Task to complete:
What is the number of lines in this listing that include the string "dispatch"? Answer with that number by itself.

______________________________

## src/hdl/ooo_params.svh

```systemverilog
`ifndef OOO_PARAMS_SVH
`define OOO_PARAMS_SVH

// architectural registers, index is 4 bits
`define OOO_NUM_REGS 16

// reorder buffer entries, one tag per entry
`define OOO_ROB_DEPTH 8

// entries in each reservation station
`define OOO_RS_DEPTH 4

`endif

```

## src/hdl/ooo_pkg.sv

```systemverilog
`default_nettype none

`include "ooo_params.svh"

package ooo_pkg;

    typedef logic [$clog2(`OOO_NUM_REGS)-1:0] reg_idx_t;
    typedef logic [$clog2(`OOO_ROB_DEPTH)-1:0] rob_tag_t;

    // shifts take the low 5 bits of b, slt is signed
    typedef enum logic [2:0] {
        ADD = 3'd0,
        SUB = 3'd1,
        AND = 3'd2,
        OR  = 3'd3,
        XOR = 3'd4,
        SLL = 3'd5,
        SRL = 3'd6,
        SLT = 3'd7
    } alu_op_t;

    typedef struct packed {
        alu_op_t     op;
        reg_idx_t    rd;
        reg_idx_t    rs1;
        reg_idx_t    rs2;
        logic        use_imm;
        logic [31:0] imm;
    } uop_t;

    // value is only meaningful when valid, otherwise wait on tag
    typedef struct packed {
        logic        valid;
        rob_tag_t    tag;
        logic [31:0] value;
    } operand_t;

    typedef struct packed {
        alu_op_t  op;
        rob_tag_t dst_tag;
        operand_t src1;
        operand_t src2;
    } rs_entry_t;

    typedef struct packed {
        logic        valid;
        rob_tag_t    tag;
        logic [31:0] data;
    } cdb_t;

    typedef struct packed {
        reg_idx_t    rd;
        logic [31:0] data;
    } commit_t;

endpackage

`default_nettype wire

```

## src/hdl/cdb_arbiter.sv

```systemverilog
`default_nettype none

module cdb_arbiter (
    input  ooo_pkg::cdb_t req0_i,
    input  ooo_pkg::cdb_t req1_i,
    output logic          grant0_o,
    output logic          grant1_o,
    output ooo_pkg::cdb_t cdb_o
);
    // station 0 always wins a tie
    assign grant0_o = req0_i.valid;
    assign grant1_o = req1_i.valid && !req0_i.valid;

    always_comb begin
        if (grant0_o) begin
            cdb_o = req0_i;
        end else if (grant1_o) begin
            cdb_o = req1_i;
        end else begin
            // idle bus
            cdb_o = '0;
        end
    end

endmodule

`default_nettype wire

```

## src/hdl/dispatch.sv

```systemverilog
`default_nettype none

module dispatch (
    input  wire                 uop_valid_i,
    input  ooo_pkg::uop_t       uop_i,
    output logic                uop_ready_o,
    output ooo_pkg::reg_idx_t   src1_o,
    output ooo_pkg::reg_idx_t   src2_o,
    input  ooo_pkg::operand_t   rf_op1_i,
    input  ooo_pkg::operand_t   rf_op2_i,
    output ooo_pkg::rob_tag_t   rob_query1_o,
    output ooo_pkg::rob_tag_t   rob_query2_o,
    input  wire                 rob_done1_i,
    input  wire                 rob_done2_i,
    input  wire [31:0]          rob_value1_i,
    input  wire [31:0]          rob_value2_i,
    input  ooo_pkg::cdb_t       cdb_i,
    input  wire                 rob_full_i,
    input  ooo_pkg::rob_tag_t   rob_tail_i,
    output logic                alloc_o,
    output ooo_pkg::reg_idx_t   alloc_rd_o,
    input  wire [1:0]           rs_free_i,
    output logic [1:0]          rs_load_o,
    output ooo_pkg::rs_entry_t  rs_entry_o
);
    import ooo_pkg::*;

    // register file first, then a finished rob entry, then this cycle's bus
    function automatic operand_t resolve(operand_t rf, logic done, logic [31:0] rob_value,
                                         cdb_t cdb);
        operand_t op;
        op = rf;
        if (!rf.valid) begin
            if (done) begin
                op.valid = 1'b1;
                op.value = rob_value;
            end else if (cdb.valid && cdb.tag == rf.tag) begin
                op.valid = 1'b1;
                op.value = cdb.data;
            end
        end
        return op;
    endfunction

    assign src1_o       = uop_i.rs1;
    assign src2_o       = uop_i.rs2;
    assign rob_query1_o = rf_op1_i.tag;
    assign rob_query2_o = rf_op2_i.tag;

    assign uop_ready_o = !rob_full_i && (rs_free_i != 2'b00);
    assign alloc_o     = uop_valid_i && uop_ready_o;
    assign alloc_rd_o  = uop_i.rd;

    // station 0 preferred, station 1 only when 0 is full
    assign rs_load_o[0] = alloc_o && rs_free_i[0];
    assign rs_load_o[1] = alloc_o && !rs_free_i[0];

    always_comb begin
        rs_entry_o.op      = uop_i.op;
        rs_entry_o.dst_tag = rob_tail_i;
        rs_entry_o.src1    = resolve(rf_op1_i, rob_done1_i, rob_value1_i, cdb_i);
        if (uop_i.use_imm) begin
            rs_entry_o.src2.valid = 1'b1;
            rs_entry_o.src2.tag   = '0;
            rs_entry_o.src2.value = uop_i.imm;
        end else begin
            rs_entry_o.src2 = resolve(rf_op2_i, rob_done2_i, rob_value2_i, cdb_i);
        end
    end

endmodule

`default_nettype wire

```

## src/hdl/ooo_core.sv

```systemverilog
`default_nettype none

module ooo_core (
    input  wire              clk,
    input  wire              arst_n_i,
    input  wire              uop_valid_i,
    input  ooo_pkg::uop_t    uop_i,
    output logic             uop_ready_o,
    output logic             commit_valid_o,
    output ooo_pkg::commit_t commit_o,
    input  wire              commit_ready_i
);
    import ooo_pkg::*;

    reg_idx_t    src1;
    reg_idx_t    src2;
    operand_t    rf_op1;
    operand_t    rf_op2;
    rob_tag_t    rob_query1;
    rob_tag_t    rob_query2;
    logic        rob_done1;
    logic        rob_done2;
    logic [31:0] rob_value1;
    logic [31:0] rob_value2;
    logic        rob_full;
    rob_tag_t    rob_tail;
    rob_tag_t    rob_head;
    logic        alloc;
    reg_idx_t    alloc_rd;
    logic [1:0]  rs_free;
    logic [1:0]  rs_load;
    rs_entry_t   rs_entry;
    cdb_t        req0;
    cdb_t        req1;
    logic        grant0;
    logic        grant1;
    cdb_t        cdb;

    dispatch dispatch (
        .uop_valid_i (uop_valid_i),
        .uop_i       (uop_i),
        .uop_ready_o (uop_ready_o),
        .src1_o      (src1),
        .src2_o      (src2),
        .rf_op1_i    (rf_op1),
        .rf_op2_i    (rf_op2),
        .rob_query1_o(rob_query1),
        .rob_query2_o(rob_query2),
        .rob_done1_i (rob_done1),
        .rob_done2_i (rob_done2),
        .rob_value1_i(rob_value1),
        .rob_value2_i(rob_value2),
        .cdb_i       (cdb),
        .rob_full_i  (rob_full),
        .rob_tail_i  (rob_tail),
        .alloc_o     (alloc),
        .alloc_rd_o  (alloc_rd),
        .rs_free_i   (rs_free),
        .rs_load_o   (rs_load),
        .rs_entry_o  (rs_entry)
    );

    // head retires into the registers on the commit handshake
    regfile regfile (
        .clk          (clk),
        .arst_n_i     (arst_n_i),
        .src1_i       (src1),
        .src2_i       (src2),
        .op1_o        (rf_op1),
        .op2_o        (rf_op2),
        .alloc_i      (alloc),
        .alloc_rd_i   (alloc_rd),
        .alloc_tag_i  (rob_tail),
        .commit_i     (commit_valid_o & commit_ready_i),
        .commit_tag_i (rob_head),
        .commit_data_i(commit_o)
    );

    rob rob (
        .clk           (clk),
        .arst_n_i      (arst_n_i),
        .alloc_i       (alloc),
        .alloc_rd_i    (alloc_rd),
        .tail_o        (rob_tail),
        .full_o        (rob_full),
        .cdb_i         (cdb),
        .query1_i      (rob_query1),
        .query2_i      (rob_query2),
        .done1_o       (rob_done1),
        .done2_o       (rob_done2),
        .value1_o      (rob_value1),
        .value2_o      (rob_value2),
        .commit_valid_o(commit_valid_o),
        .commit_o      (commit_o),
        .head_o        (rob_head),
        .commit_ready_i(commit_ready_i)
    );

    reservation_station rs0 (
        .clk     (clk),
        .arst_n_i(arst_n_i),
        .load_i  (rs_load[0]),
        .entry_i (rs_entry),
        .free_o  (rs_free[0]),
        .cdb_i   (cdb),
        .req_o   (req0),
        .grant_i (grant0)
    );

    reservation_station rs1 (
        .clk     (clk),
        .arst_n_i(arst_n_i),
        .load_i  (rs_load[1]),
        .entry_i (rs_entry),
        .free_o  (rs_free[1]),
        .cdb_i   (cdb),
        .req_o   (req1),
        .grant_i (grant1)
    );

    cdb_arbiter cdb_arbiter (
        .req0_i  (req0),
        .req1_i  (req1),
        .grant0_o(grant0),
        .grant1_o(grant1),
        .cdb_o   (cdb)
    );

endmodule

`default_nettype wire

```

## src/hdl/regfile.sv

```systemverilog
`default_nettype none

`include "ooo_params.svh"

module regfile (
    input  wire                 clk,
    input  wire                 arst_n_i,
    input  ooo_pkg::reg_idx_t   src1_i,
    input  ooo_pkg::reg_idx_t   src2_i,
    output ooo_pkg::operand_t   op1_o,
    output ooo_pkg::operand_t   op2_o,
    input  wire                 alloc_i,
    input  ooo_pkg::reg_idx_t   alloc_rd_i,
    input  ooo_pkg::rob_tag_t   alloc_tag_i,
    input  wire                 commit_i,
    input  ooo_pkg::rob_tag_t   commit_tag_i,
    input  ooo_pkg::commit_t    commit_data_i
);
    import ooo_pkg::*;

    logic [31:0]              value_q [`OOO_NUM_REGS];
    logic [`OOO_NUM_REGS-1:0] busy_q;
    rob_tag_t                 tag_q [`OOO_NUM_REGS];

    // r0 is never allocated or written, so it reads as ready zero
    function automatic operand_t read_reg(reg_idx_t idx);
        operand_t op;
        op.valid = ~busy_q[idx];
        op.tag   = tag_q[idx];
        op.value = value_q[idx];
        return op;
    endfunction

    always_comb begin
        op1_o = read_reg(src1_i);
        op2_o = read_reg(src2_i);
    end

    always_ff @(posedge clk or negedge arst_n_i) begin
        if (!arst_n_i) begin
            busy_q <= '0;
            for (int i = 0; i < `OOO_NUM_REGS; i++) begin
                value_q[i] <= '0;
            end
        end else begin
            if (commit_i) begin
                if (commit_data_i.rd != '0) begin
                    value_q[commit_data_i.rd] <= commit_data_i.data;
                end
                // a younger producer keeps the register busy
                if (tag_q[commit_data_i.rd] == commit_tag_i) begin
                    busy_q[commit_data_i.rd] <= 1'b0;
                end
            end
            // allocation comes last so it wins over a same-edge commit
            if (alloc_i && alloc_rd_i != '0) begin
                busy_q[alloc_rd_i] <= 1'b1;
            end
        end
    end

    always_ff @(posedge clk) begin
        if (alloc_i && alloc_rd_i != '0) begin
            tag_q[alloc_rd_i] <= alloc_tag_i;
        end
    end

endmodule

`default_nettype wire

```

## src/hdl/reservation_station.sv

```systemverilog
`default_nettype none

`include "ooo_params.svh"

module reservation_station (
    input  wire                 clk,
    input  wire                 arst_n_i,
    input  wire                 load_i,
    input  ooo_pkg::rs_entry_t  entry_i,
    output logic                free_o,
    input  ooo_pkg::cdb_t       cdb_i,
    output ooo_pkg::cdb_t       req_o,
    input  wire                 grant_i
);
    import ooo_pkg::*;

    localparam int depth = `OOO_RS_DEPTH;
    localparam int idx_w = $clog2(depth);
    // no entry outlives a full rob of allocations, so this width never wraps onto a live one
    localparam int stamp_w = $clog2(`OOO_ROB_DEPTH) + 1;

    rs_entry_t          entry_q [depth];
    logic [stamp_w-1:0] stamp_q [depth];
    logic [depth-1:0]   busy_q;
    logic [stamp_w-1:0] alloc_cnt_q;

    logic               res_valid_q;
    rob_tag_t           res_tag_q;
    logic [31:0]        res_data_q;

    logic [idx_w-1:0]   load_idx;
    logic [idx_w-1:0]   issue_idx;
    logic               issue_ok;
    logic               can_issue;
    logic [stamp_w-1:0] best_age;
    logic [stamp_w-1:0] cur_age;
    logic [31:0]        alu_result;

    function automatic logic [31:0] alu_exec(alu_op_t op, logic [31:0] a, logic [31:0] b);
        case (op)
            ADD:     return a + b;
            SUB:     return a - b;
            AND:     return a & b;
            OR:      return a | b;
            XOR:     return a ^ b;
            SLL:     return a << b[4:0];
            SRL:     return a >> b[4:0];
            default: return {31'b0, $signed(a) < $signed(b)};
        endcase
    endfunction

    // lowest free slot takes the next load
    always_comb begin
        free_o   = 1'b0;
        load_idx = '0;
        for (int i = depth - 1; i >= 0; i--) begin
            if (!busy_q[i]) begin
                free_o   = 1'b1;
                load_idx = idx_w'(i);
            end
        end
    end

    // oldest ready entry, age counted in allocations since it arrived
    always_comb begin
        issue_ok  = 1'b0;
        issue_idx = '0;
        best_age  = '0;
        cur_age   = '0;
        for (int i = 0; i < depth; i++) begin
            cur_age = alloc_cnt_q - stamp_q[i];
            if (busy_q[i] && entry_q[i].src1.valid && entry_q[i].src2.valid &&
                (!issue_ok || cur_age > best_age)) begin
                issue_ok  = 1'b1;
                issue_idx = idx_w'(i);
                best_age  = cur_age;
            end
        end
    end

    // stall while an ungranted result is still held
    assign can_issue  = issue_ok && (!res_valid_q || grant_i);
    assign alu_result = alu_exec(entry_q[issue_idx].op, entry_q[issue_idx].src1.value,
                                 entry_q[issue_idx].src2.value);

    always_comb begin
        req_o.valid = res_valid_q;
        req_o.tag   = res_tag_q;
        req_o.data  = res_data_q;
    end

    always_ff @(posedge clk or negedge arst_n_i) begin
        if (!arst_n_i) begin
            busy_q      <= '0;
            alloc_cnt_q <= '0;
            res_valid_q <= 1'b0;
        end else begin
            if (can_issue) begin
                busy_q[issue_idx] <= 1'b0;
                res_valid_q       <= 1'b1;
            end else if (grant_i) begin
                res_valid_q <= 1'b0;
            end
            if (load_i) begin
                busy_q[load_idx] <= 1'b1;
                alloc_cnt_q      <= alloc_cnt_q + 1'b1;
            end
        end
    end

    always_ff @(posedge clk) begin
        // capture waiting operands off the bus
        for (int i = 0; i < depth; i++) begin
            if (busy_q[i] && cdb_i.valid) begin
                if (!entry_q[i].src1.valid && entry_q[i].src1.tag == cdb_i.tag) begin
                    entry_q[i].src1.valid <= 1'b1;
                    entry_q[i].src1.value <= cdb_i.data;
                end
                if (!entry_q[i].src2.valid && entry_q[i].src2.tag == cdb_i.tag) begin
                    entry_q[i].src2.valid <= 1'b1;
                    entry_q[i].src2.value <= cdb_i.data;
                end
            end
        end
        if (load_i) begin
            entry_q[load_idx] <= entry_i;
            stamp_q[load_idx] <= alloc_cnt_q;
        end
        if (can_issue) begin
            res_tag_q  <= entry_q[issue_idx].dst_tag;
            res_data_q <= alu_result;
        end
    end

endmodule

`default_nettype wire

```

## src/hdl/rob.sv

```systemverilog
`default_nettype none

`include "ooo_params.svh"

module rob (
    input  wire                 clk,
    input  wire                 arst_n_i,
    input  wire                 alloc_i,
    input  ooo_pkg::reg_idx_t   alloc_rd_i,
    output ooo_pkg::rob_tag_t   tail_o,
    output logic                full_o,
    input  ooo_pkg::cdb_t       cdb_i,
    input  ooo_pkg::rob_tag_t   query1_i,
    input  ooo_pkg::rob_tag_t   query2_i,
    output logic                done1_o,
    output logic                done2_o,
    output logic [31:0]         value1_o,
    output logic [31:0]         value2_o,
    output logic                commit_valid_o,
    output ooo_pkg::commit_t    commit_o,
    output ooo_pkg::rob_tag_t   head_o,
    input  wire                 commit_ready_i
);
    import ooo_pkg::*;

    localparam int depth = `OOO_ROB_DEPTH;
    localparam int cnt_w = $clog2(depth + 1);

    reg_idx_t         rd_q [depth];
    logic [31:0]      value_q [depth];
    logic [depth-1:0] done_q;
    rob_tag_t         head_q;
    rob_tag_t         tail_q;
    logic [cnt_w-1:0] count_q;
    logic             commit_fire;

    assign tail_o = tail_q;
    assign head_o = head_q;
    assign full_o = (count_q == cnt_w'(depth));

    // operand lookups from dispatch
    assign done1_o  = done_q[query1_i];
    assign done2_o  = done_q[query2_i];
    assign value1_o = value_q[query1_i];
    assign value2_o = value_q[query2_i];

    assign commit_valid_o = (count_q != '0) && done_q[head_q];
    assign commit_o.rd    = rd_q[head_q];
    assign commit_o.data  = value_q[head_q];
    assign commit_fire    = commit_valid_o && commit_ready_i;

    always_ff @(posedge clk or negedge arst_n_i) begin
        if (!arst_n_i) begin
            done_q  <= '0;
            head_q  <= '0;
            tail_q  <= '0;
            count_q <= '0;
        end else begin
            if (alloc_i) begin
                done_q[tail_q] <= 1'b0;
                tail_q         <= tail_q + 1'b1;
            end
            // bus never carries the free tail or the done head
            if (cdb_i.valid) begin
                done_q[cdb_i.tag] <= 1'b1;
            end
            if (commit_fire) begin
                done_q[head_q] <= 1'b0;
                head_q         <= head_q + 1'b1;
            end
            case ({alloc_i, commit_fire})
                2'b10:   count_q <= count_q + 1'b1;
                2'b01:   count_q <= count_q - 1'b1;
                default: count_q <= count_q;
            endcase
        end
    end

    always_ff @(posedge clk) begin
        if (alloc_i) begin
            rd_q[tail_q] <= alloc_rd_i;
        end
        if (cdb_i.valid) begin
            value_q[cdb_i.tag] <= cdb_i.data;
        end
    end

endmodule

`default_nettype wire

```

______________________________

Written reply:
4